Cobalamin (coenzyme B-12): Synthesis and biological significance

This review examines deoxyadenosylcobalamin (Ado-B-12) biosynthesis, transport, use, and uneven distribution among living forms. We describe how genetic analysis of enteric bacteria has contributed to these issues. Two pathways for corrin ring formation have been found-an aerobic pathway (in P. denitrificans) and an anaerobic pathway (in P. shermanii and S. typhimurium)-that differ in the point of cobalt insertion. Analysis of B-12 transport in E. coli reveals two systems: one (with two proteins) for the outer membrane, and one (with three proteins) for the inner membrane. To account for the uneven distribution of B-12 in living forms, we suggest that the B-12 synthetic pathway may have evolved to allow anaerobic fermentation of small molecules in the absence of an external electron acceptor.

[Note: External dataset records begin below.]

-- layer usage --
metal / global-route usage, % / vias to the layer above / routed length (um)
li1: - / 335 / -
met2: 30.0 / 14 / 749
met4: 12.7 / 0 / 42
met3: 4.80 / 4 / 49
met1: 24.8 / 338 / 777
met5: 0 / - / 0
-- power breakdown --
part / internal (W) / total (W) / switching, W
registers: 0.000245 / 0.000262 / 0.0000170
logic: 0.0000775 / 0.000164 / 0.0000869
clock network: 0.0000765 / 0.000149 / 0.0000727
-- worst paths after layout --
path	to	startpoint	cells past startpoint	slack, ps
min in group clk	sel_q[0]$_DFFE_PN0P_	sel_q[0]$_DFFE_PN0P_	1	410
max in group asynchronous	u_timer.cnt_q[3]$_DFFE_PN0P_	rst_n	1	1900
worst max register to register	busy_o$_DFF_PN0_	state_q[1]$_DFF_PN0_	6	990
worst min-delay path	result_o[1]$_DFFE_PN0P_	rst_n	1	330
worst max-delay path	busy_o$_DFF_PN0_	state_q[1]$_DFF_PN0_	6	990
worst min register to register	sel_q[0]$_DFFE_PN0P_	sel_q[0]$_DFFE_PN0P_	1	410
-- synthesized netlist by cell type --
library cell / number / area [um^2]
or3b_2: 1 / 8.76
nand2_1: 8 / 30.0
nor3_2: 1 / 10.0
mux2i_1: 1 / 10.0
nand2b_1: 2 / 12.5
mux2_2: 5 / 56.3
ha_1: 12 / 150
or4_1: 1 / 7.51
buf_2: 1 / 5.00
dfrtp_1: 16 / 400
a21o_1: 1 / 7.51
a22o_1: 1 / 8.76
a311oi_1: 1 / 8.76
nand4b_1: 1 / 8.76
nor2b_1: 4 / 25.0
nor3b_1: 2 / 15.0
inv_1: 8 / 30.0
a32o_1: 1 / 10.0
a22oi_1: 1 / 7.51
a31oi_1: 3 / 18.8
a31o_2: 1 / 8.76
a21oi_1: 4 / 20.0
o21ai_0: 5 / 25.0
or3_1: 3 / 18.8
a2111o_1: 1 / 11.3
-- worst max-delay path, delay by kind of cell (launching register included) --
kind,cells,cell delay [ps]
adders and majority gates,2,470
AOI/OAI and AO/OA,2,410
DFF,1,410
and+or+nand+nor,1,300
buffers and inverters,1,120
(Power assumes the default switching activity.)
<file path="config.mk">
export PLATFORM = sky130hd
export DESIGN_NAME = imm_gen_stage
export DESIGN_NICKNAME = d
export VERILOG_FILES = /design/src/rtl/riscv_imm_pkg.sv /design/src/rtl/imm_fmt_decode.sv /design/src/rtl/imm_gen_stage.sv
export SDC_FILE = /design/constraint.sdc
export NUM_CORES = 1
export LEC_CHECK = 0
export ABC_AREA = 1
export BUFFER_PORTS_ARGS = -buffer_cell sky130_fd_sc_hd__buf_2
export CORE_MARGIN = 2
export CORE_UTILIZATION = 54
export CTS_CLUSTER_DIAMETER = 150
export DETAILED_ROUTE_END_ITERATION = 10
export PLACE_DENSITY = 0.79
export REMOVE_ABC_BUFFERS = 1
export SYNTH_ARGS = -nofsm -noshare
export SYNTH_HDL_FRONTEND = slang
export SYNTH_SLANG_ARGS = --single-unit
export TNS_END_PERCENT = 30
</file>
<file path="constraint.sdc">
create_clock -name clk -period 2 [get_ports clk]
set_input_delay 0.2 -clock clk [delete_from_list [all_inputs] [get_ports clk]]
set_output_delay 0.2 -clock clk [all_outputs]
set_load 0.01 [all_outputs]
</file>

Later, evolution of the pathway produced siroheme, (allowing use of inorganic electron accepters), chlorophyll (O-2 production), and heme (aerobic respiration). As oxygen became a larger part of the atmosphere, many organisms lost fermentative functions and retained dependence on newer, B-12 functions that did not involve fermentation. Paradoxically, Salmonella spp. synthesize B-12 only anaerobically but can use B-12 (for degradation of ethanolamine and propanediol) only with oxygen. Genetic analysis of the operons for these degradative functions indicate that anaerobic degradation is important. Recent results suggest that Bit can be synthesized and used during anaerobic respiration using tetrathionate (but not nitrate or fumarate) as an electron acceptor. The branch of enteric taxa from which Salmonella spp, and E. coli evolved appears to have lost the ability to synthesize B-12 and the ability to use it in propanediol and glycerol degradation. Salmonella spp., but not E. coli, have acquired by horizontal transfer the ability to synthesize B-12 and degrade propanediol. The acquired ability to degrade propanediol provides the selective force that maintains B-12 synthesis in this group.